ソーシャルメディアには様々な情報が投稿されていますが、先日「知っておきたいビジネス用語」と言った内容の投稿を見たら、本来の英語とは異なる意味のカタカナ表現が幾つか紹介されていました。そこで今回はそのことについて、少しご紹介したいと思います。inspireusによるPixabayからの画像)

今さら聞けない
ビジネス用語

インターネットで「今さら聞けないビジネス用語」と言った言葉で検索をすると、様々なサイトが表示されます。またソーシャルメディアでも、ビジネス用語等を紹介する投稿を沢山見かけます。
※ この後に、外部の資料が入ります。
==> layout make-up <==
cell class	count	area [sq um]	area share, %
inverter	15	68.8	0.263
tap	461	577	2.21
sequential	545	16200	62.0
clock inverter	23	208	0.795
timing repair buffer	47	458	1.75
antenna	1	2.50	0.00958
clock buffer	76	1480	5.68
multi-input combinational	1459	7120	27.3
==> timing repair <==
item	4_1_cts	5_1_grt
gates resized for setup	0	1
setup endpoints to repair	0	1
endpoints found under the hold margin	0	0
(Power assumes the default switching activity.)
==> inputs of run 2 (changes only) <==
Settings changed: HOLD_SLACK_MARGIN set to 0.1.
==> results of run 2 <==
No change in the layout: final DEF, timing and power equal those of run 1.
[src/rtl/imem_loader.sv]
`default_nettype none
// ============================================================================
//  Module   : imem_loader
//  Function : Byte-stream program loader for the MIPS instruction memory.
//             - Accepts bytes over a valid/ready handshake.
//             - Packs them into big-endian 32-bit words.
//             - The first word is the word count N.
//             - The next N words are written to instruction memory from
//               address 0.
//             - A trailing XOR checksum word is then verified.
//             - The CPU is held in reset until a load completes cleanly.
//  Revision : 1.0  initial release
// ============================================================================
module imem_loader #(
  parameter int DEPTH_WORDS = 256,
  parameter int CW          = $clog2(DEPTH_WORDS + 1)
) (
  input  logic          clk,
  input  logic          reset,        // asynchronous, active-low
  input  logic          start,
  input  logic          in_valid,
  input  logic [7:0]    in_data,
  output logic          in_ready,
  output logic          instwen,
  output logic [31:0]   instrdatain,
  output logic [31:0]   addwrite,
  output logic          cpu_reset,
  output logic          busy,
  output logic          done,
  output logic          err,
  output logic [CW-1:0] words_loaded
);

  // Load sequencer states
  localparam logic [2:0] ST_IDLE  = 3'd0;
  localparam logic [2:0] ST_COUNT = 3'd1;
  localparam logic [2:0] ST_DATA  = 3'd2;
  localparam logic [2:0] ST_CHECK = 3'd3;
  localparam logic [2:0] ST_DONE  = 3'd4;
  localparam logic [2:0] ST_ERR   = 3'd5;

  // Largest legal count, widened so the full 32-bit count word is compared
  localparam logic [31:0] DEPTH_W = 32'(DEPTH_WORDS);
  // Zero padding above the word index inside the byte address
  localparam int          AW_PAD  = 32 - CW - 2;

  // Registered state
  logic [2:0]    state_q,       state_d;
  logic [1:0]    byte_cnt_q,    byte_cnt_d;
  logic [23:0]   word_buf_q,    word_buf_d;     // first three bytes of a word
  logic [CW-1:0] n_q,           n_d;            // latched word count
  logic [31:0]   csum_q,        csum_d;         // running XOR of data words
  logic [CW-1:0] words_q,       words_d;        // data words written so far
  logic          instwen_q,     instwen_d;
  logic [31:0]   instrdatain_q, instrdatain_d;
  logic [31:0]   addwrite_q,    addwrite_d;

  // Combinational helpers
  logic          w_active;      // a load is in progress and bytes are taken
  logic          w_accept;      // a byte is transferred this cycle
  logic          w_word_done;   // this byte completes a 32-bit word
  logic [31:0]   w_word;        // the completed word (valid with w_word_done)
  logic [CW-1:0] w_words_inc;

  assign w_active    = (state_q == ST_COUNT) || (state_q == ST_DATA) ||
                       (state_q == ST_CHECK);
  assign w_accept    = in_valid && w_active;
  assign w_word_done = w_accept && (byte_cnt_q == 2'd3);
  assign w_word      = {word_buf_q, in_data};
  assign w_words_inc = words_q + CW'(1);

  // Next-state logic: byte assembly, sequencing, memory-write generation
  always_comb begin
    state_d       = state_q;
    byte_cnt_d    = byte_cnt_q;
    word_buf_d    = word_buf_q;
    n_d           = n_q;
    csum_d        = csum_q;
    words_d       = words_q;
    instwen_d     = 1'b0;            // write strobe is a single-cycle pulse
    instrdatain_d = instrdatain_q;   // data/address hold until the next write
    addwrite_d    = addwrite_q;

    // Bytes shift in from the right, so the first byte of a word ends up
    // in the most significant lane when the fourth byte arrives.
    if (w_accept) begin
      byte_cnt_d = byte_cnt_q + 2'd1;
      word_buf_d = {word_buf_q[15:0], in_data};
    end

    case (state_q)
      ST_IDLE, ST_DONE, ST_ERR: begin
        if (start) begin
          state_d    = ST_COUNT;
          byte_cnt_d = 2'd0;
          words_d    = '0;
          csum_d     = '0;
        end
      end

      ST_COUNT: begin
        if (w_word_done) begin
          if ((w_word == 32'd0) || (w_word > DEPTH_W)) begin
            state_d = ST_ERR;
          end else begin
            n_d     = w_word[CW-1:0];
            state_d = ST_DATA;
          end
        end
      end

      ST_DATA: begin
        if (w_word_done) begin
          instwen_d     = 1'b1;
          instrdatain_d = w_word;
          addwrite_d    = {{AW_PAD{1'b0}}, words_q, 2'b00};
          csum_d        = csum_q ^ w_word;
          words_d       = w_words_inc;
          if (w_words_inc == n_q) begin
            state_d = ST_CHECK;
          end
        end
      end

      ST_CHECK: begin
        // The checksum word is compared only and never written to memory
        if (w_word_done) begin
          state_d = (w_word == csum_q) ? ST_DONE : ST_ERR;
        end
      end

      default: begin
        state_d = ST_IDLE;
      end
    endcase
  end

  // State registers; reset aborts any load in progress and drops the partial word
  always_ff @(posedge clk or negedge reset) begin
    if (!reset) begin
      state_q       <= ST_IDLE;
      byte_cnt_q    <= 2'd0;
      word_buf_q    <= '0;
      n_q           <= '0;
      csum_q        <= '0;
      words_q       <= '0;
      instwen_q     <= 1'b0;
      instrdatain_q <= '0;
      addwrite_q    <= '0;
    end else begin
      state_q       <= state_d;
      byte_cnt_q    <= byte_cnt_d;
      word_buf_q    <= word_buf_d;
      n_q           <= n_d;
      csum_q        <= csum_d;
      words_q       <= words_d;
      instwen_q     <= instwen_d;
      instrdatain_q <= instrdatain_d;
      addwrite_q    <= addwrite_d;
    end
  end

  // Status outputs decode directly from the registered state. The CPU is
  // released only after a clean load.
  assign in_ready     = w_active;
  assign busy         = w_active;
  assign done         = (state_q == ST_DONE);
  assign err          = (state_q == ST_ERR);
  assign cpu_reset    = (state_q != ST_DONE);
  assign instwen      = instwen_q;
  assign instrdatain  = instrdatain_q;
  assign addwrite     = addwrite_q;
  assign words_loaded = words_q;

endmodule
`default_nettype wire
業界ごとであったり、新社会人向けや、年代の異なる上司や同僚が使うビジネス用語の紹介など、様々なパターンがありますが、その一覧に占めるカタカナ表現の多さには驚きます。

これらカタカナ表現は英語表現から来ているモノも多いですが、本来の英語の意味とは異なる意味で、日本のビジネスシーンで使われている言葉も多くあります。

【ビジネス用語一覧】厳選110選|基本をマスターするための例文も紹介(2024.09.18 若手社会人の「悩み」と「疑問」に答えるポータルサイト CANVAS / マイナビAGENT)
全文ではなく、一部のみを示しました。